Fixed Q-Targets

## Summary

In Q-Learning, we update a guess with a guess , and this can potentially lead to harmful correlations. To avoid this, we can update the parameters w in the network \hat{q} to better approximate the action value corresponding to state S and action A with the following update rule:

\Delta w = \alpha \cdot \overbrace{( \underbrace{R + \gamma \max_a\hat{q}(S', a, w^-)}_{\rm {TD~target}} - \underbrace{\hat{q}(S, A, w)}_{\rm {old~value}})}^{\rm {TD~error}} \nabla_w\hat{q}(S, A, w)

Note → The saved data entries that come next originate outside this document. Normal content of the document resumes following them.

===== src/rtl/lrm_pkg.sv =====
package lrm_pkg;

  typedef enum logic [1:0] {
    LW_X1  = 2'd0,
    LW_X2  = 2'd1,
    LW_X4  = 2'd2,
    LW_X4B = 2'd3
  } lw_e;

  // number of logical lanes a width code leaves active
  function automatic int lanes_in_use(logic [1:0] w, int nl);
    case (w)
      LW_X1:   return 1;
      LW_X2:   return (nl < 2) ? nl : 2;
      default: return nl;
    endcase
  endfunction

  // physical lane feeding a logical lane
  function automatic int phys_of(logic rev, int lg, int nl);
    return rev ? (nl - 1 - lg) : lg;
  endfunction

endpackage


===== src/rtl/lrm_ctrl.sv =====
module lrm_ctrl (
  input  logic clk,
  input  logic rst_n,
  input  logic strap,
  input  logic wr_hit,
  input  logic wr_val,
  input  logic link_up,
  output logic act_rev
);

  logic ovr_q;
  logic lu_q;
  logic link_rise;

  assign link_rise = link_up & ~lu_q;

  always_ff @(posedge clk) begin
    if (!rst_n) begin
      ovr_q   <= strap;
      act_rev <= strap;
      lu_q    <= 1'b0;
    end else begin
      lu_q <= link_up;
      if (wr_hit)    ovr_q   <= wr_val;
      if (link_rise) act_rev <= ovr_q;
    end
  end

  // override only moves on a write
  a_r3_ovr_hold: assert property (@(posedge clk) disable iff (!rst_n)
    !wr_hit |=> $stable(ovr_q));

  // active reversal frozen except after a link-up edge
  a_r4_act_hold: assert property (@(posedge clk) disable iff (!rst_n)
    !link_rise |=> $stable(act_rev));

  // on the edge, the stored override is taken
  a_r4_act_take: assert property (@(posedge clk) disable iff (!rst_n)
    link_rise |=> act_rev == $past(ovr_q));

endmodule


===== src/rtl/lrm_lane_map.sv =====
module lrm_lane_map
  import lrm_pkg::*;
#(
  parameter int NL   = 4,
  parameter int SW   = 10
) (
  input  logic             clk,
  input  logic             rst_n,
  input  logic             rev,
  input  logic [1:0]       width,
  input  logic [NL-1:0]    mask,
  input  logic [NL*SW-1:0] rx,
  output logic [NL*SW-1:0] sym,
  output logic [NL-1:0]    dis
);

  localparam int PIW = (NL > 1) ? $clog2(NL) : 1;

  logic [SW-1:0]    corr [NL];
  logic [NL*SW-1:0] sym_nxt;
  logic [NL-1:0]    dis_nxt;
  logic [NL:0]      act_plus1;
  int               nact;

  // polarity correction on physical lanes
  genvar gl;
  generate
    for (gl = 0; gl < NL; gl++) begin : g_pol
      assign corr[gl] = rx[gl*SW +: SW] ^ {SW{mask[gl]}};
    end
  endgenerate

  always_comb begin
    nact    = lanes_in_use(width, NL);
    sym_nxt = '0;
    dis_nxt = '1;
    for (int lg = 0; lg < NL; lg++) begin
      if (lg < nact) begin
        sym_nxt[lg*SW +: SW] = corr[PIW'(phys_of(rev, lg, NL))];
        dis_nxt[lg]          = 1'b0;
      end
    end
  end

  always_ff @(posedge clk) begin
    if (!rst_n) begin
      sym <= '0;
      dis <= '1;
    end else begin
      sym <= sym_nxt;
      dis <= dis_nxt;
    end
  end

  assign act_plus1 = {1'b0, ~dis} + (NL+1)'(1);

  // active lanes always form a run starting at logical lane 0
  a_r6_low_run: assert property (@(posedge clk) disable iff (!rst_n)
    $onehot0(act_plus1));

  // disabled lanes carry zero
  generate
    for (gl = 0; gl < NL; gl++) begin : g_idle
      a_r7_idle_zero: assert property (@(posedge clk) disable iff (!rst_n)
        dis[gl] |-> sym[gl*SW +: SW] == '0);
    end
  endgenerate

  // straight x4, lane 0 is the corrected physical lane 0
  a_r2_lane0_pol: assert property (@(posedge clk) disable iff (!rst_n)
    (!rev && width[1]) |=> sym[SW-1:0] == $past(rx[SW-1:0] ^ {SW{mask[0]}}));

endmodule


===== src/rtl/lane_rev_mapper.sv =====
module lane_rev_mapper #(
  parameter int NPORTS = 3,
  parameter int NLANES = 4,
  parameter int SYMW   = 10
) (
  input  logic                           clk,
  input  logic                           rst_n,
  input  logic [NPORTS-1:0]              strap_rev,
  input  logic                           wr_en,
  input  logic [$clog2(NPORTS)-1:0]      wr_port,
  input  logic                           wr_rev,
  input  logic [NPORTS-1:0]              link_up,
  input  logic [NPORTS*2-1:0]            link_width,
  input  logic [NPORTS*NLANES-1:0]       pol_mask,
  input  logic [NPORTS*NLANES*SYMW-1:0]  rx_sym,
  output logic [NPORTS*NLANES*SYMW-1:0]  lane_sym,
  output logic [NPORTS*NLANES-1:0]       lane_dis
);

  localparam int PW  = $clog2(NPORTS);
  localparam int PSW = NLANES * SYMW;

  logic [NPORTS-1:0] act_rev;
  logic [NPORTS-1:0] wr_hit;

  genvar gp;
  generate
    for (gp = 0; gp < NPORTS; gp++) begin : g_port
      assign wr_hit[gp] = wr_en && (wr_port == PW'(gp));

      lrm_ctrl u_ctrl (
        .clk     (clk),
        .rst_n   (rst_n),
        .strap   (strap_rev[gp]),
        .wr_hit  (wr_hit[gp]),
        .wr_val  (wr_rev),
        .link_up (link_up[gp]),
        .act_rev (act_rev[gp])
      );

      lrm_lane_map #(.NL(NLANES), .SW(SYMW)) u_map (
        .clk   (clk),
        .rst_n (rst_n),
        .rev   (act_rev[gp]),
        .width (link_width[gp*2 +: 2]),
        .mask  (pol_mask[gp*NLANES +: NLANES]),
        .rx    (rx_sym[gp*PSW +: PSW]),
        .sym   (lane_sym[gp*PSW +: PSW]),
        .dis   (lane_dis[gp*NLANES +: NLANES])
      );
    end
  endgenerate

  // a write strobe addresses at most one port
  a_r3_one_port: assert property (@(posedge clk) disable iff (!rst_n)
    $onehot0(wr_hit));

endmodule


===== config.mk =====
export PLATFORM = sky130hd
export DESIGN_NAME = lane_rev_mapper
export DESIGN_NICKNAME = d
export VERILOG_FILES = /design/src/rtl/lrm_pkg.sv /design/src/rtl/lrm_ctrl.sv /design/src/rtl/lrm_lane_map.sv /design/src/rtl/lane_rev_mapper.sv
export SDC_FILE = /design/constraint.sdc
export NUM_CORES = 1
export LEC_CHECK = 0
export ABC_AREA = 1
export BUFFER_PORTS_ARGS = -buffer_cell sky130_fd_sc_hd__buf_2
export CAP_MARGIN = 15
export CORE_MARGIN = 3
export CORE_UTILIZATION = 45
export CTS_BUF_LIST = sky130_fd_sc_hd__clkbuf_4 sky130_fd_sc_hd__clkbuf_8
export CTS_CLUSTER_SIZE = 10
export DETAILED_ROUTE_END_ITERATION = 12
export GPL_ROUTABILITY_DRIVEN = 1
export GPL_TIMING_DRIVEN = 0
export HOLD_SLACK_MARGIN = 0.1
export PLACE_DENSITY = 0.75
export SLEW_MARGIN = 20
export SYNTH_ARGS = -nofsm -noshare
export SYNTH_HDL_FRONTEND = slang
export SYNTH_HIERARCHICAL = 1
export SYNTH_SLANG_ARGS = --single-unit

===== constraint.sdc =====
create_clock -name clk -period 1.3 [get_ports clk]
set_input_delay 0.065 -clock clk [delete_from_list [all_inputs] [get_ports clk]]
set_output_delay 0.065 -clock clk [all_outputs]
set_load 0.02 [all_outputs]

# Yosys cells after proc, flatten, opt, wreduce, memory -nomap -nowiden
# Cells that the tools add are included.
# totals
ff_bits,141
in_bits,150
elab_cells,183
# op_classes
magnitude_cmp,24
n_eq_ne,11
muxes,75
n_bitwise,30
reduce_logical,19
# ops
operator,count
10-bit binary-select mux with 2-bit select,12
10-bit 2-to-1 mux,24
10-bit XOR,12
"2-bit by 3-bit greater-or-equal comparator with 1-bit output, second input constant",12
1-bit 2-to-1 mux,24
2-bit 2-to-1 mux,12
2-bit NOT,12
2-bit AND reduction,12
"1-bit by 3-bit < comparator with 1-bit output, first input constant",6
"2-bit by 3-bit < comparator with 1-bit output, first input constant",6
3-bit one-hot mux with 2 select lines,3
"2-bit by 1-bit inequality test with 1-bit output, second input constant",6
"2-bit by 1-bit == test with 1-bit output, second input constant",4
2-bit zero test,4
1-bit AND,3
1-bit logical AND,3
1-bit NOT,3
"2-bit == test, second input constant",1

# Depth between registers and ports, before layout
# logic_depth
depth_word,5
mapped_depth,7
mapped_depth_nobuf,7

# Modules after synthesis
# The synthesis kept the hierarchy.
# modules_own_cells
mod,n_inst,cells_each,area_each_um2,seq_area_each_um2
lrm_lane_map,3,387,2254.7,880.8
lrm_ctrl,3,16,131.4,80.1
lane_rev_mapper,1,7,26.3,0.0

# Least setup slack after synthesis
# Ideal clock, no wire load.
# synth_timing
path_type,register to register
startpoint,register g_port[0].u_ctrl.act_rev
endpoint,register g_port[0].u_map.sym[31]
t_arrival_ns,0.813
required_time_ns,1.187
setup_slack_ns,0.374
path_stages_with_launch,6
path_cell_list,edfxtp_1 > inv_2 > buf_2 > nand3_1 > nand2_1 > nor2_1
# synth_between
elab_chain_cells,5
# synth_lines
element,line,text
"start, declared",lrm_ctrl.sv:8,output logic act_rev
"start signal, assigned",lrm_ctrl.sv:20,act_rev <= strap;
"start signal, assigned",lrm_ctrl.sv:25,if (link_rise) act_rev <= ovr_q;
2-bit 2-to-1 mux,lrm_pkg.sv:21,return rev ? (nl - 1 - lg) : lg;
2-bit NOT (not written as such),lrm_lane_map.sv:39,"sym_nxt[lg*SW +: SW] = corr[PIW'(phys_of(rev, lg, NL))];"
10-bit binary-select mux with 2-bit select,lrm_lane_map.sv:39,
10-bit 2-to-1 mux (not written as such) (2 in series),lrm_lane_map.sv:39,
"end signal, assigned",lrm_lane_map.sv:50,sym <= sym_nxt;
"end, declared",lrm_lane_map.sv:13,"output logic [NL*SW-1:0] sym,"
# Every way passes these cells. The select of a mux whose other input is x is not followed.
# A chain may end at the register's enable or synchronous reset.

# Worst setup path in the final report
# layout_timing
startpoint,input rx_sym[55]
endpoint,register g_port[1].u_map.sym[15]
# layout_between
elab_chain_cells,4
# layout_lines
element,line,text
"start, declared",lane_rev_mapper.sv:15,"input logic [NPORTS*NLANES*SYMW-1:0] rx_sym,"
10-bit XOR,lrm_lane_map.sv:29,assign corr[gl] = rx[gl*SW +: SW] ^ {SW{mask[gl]}};
10-bit binary-select mux with 2-bit select,lrm_lane_map.sv:39,
10-bit 2-to-1 mux (not written as such) (2 in series),lrm_lane_map.sv:39,
"end signal, assigned",lrm_lane_map.sv:50,
"end, declared",lrm_lane_map.sv:13,
# Every way passes these cells. The select of a mux whose other input is x is not followed.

where w^- are the weights of a separate target network that are not changed during the learning step, and ( S , A , R , S' ) is an experience tuple.

Note : Ever wondered how the example in the video would look in real life? See: Carrot Stick Riding .

## Quiz

Which of the following are true? Select all that apply.

The Deep Q-Learning algorithm uses two separate networks with identical architectures.

The Deep Q-Learning algorithm uses two separate networks with different architectures.

Every time we update the primary Q-Network, we immediately update the target Q-Network weights, so that they match after each learning step.

The target Q-Network's weights are updated less often (or more slowly) than the primary Q-Network.

Without fixed Q-targets, we would encounter a harmful form of correlation, whereby we shift the parameters of the network based on a constantly moving target.

SOLUTION:

The Deep Q-Learning algorithm uses two separate networks with identical architectures.
The target Q-Network's weights are updated less often (or more slowly) than the primary Q-Network.
Without fixed Q-targets, we would encounter a harmful form of correlation, whereby we shift the parameters of the network based on a constantly moving target.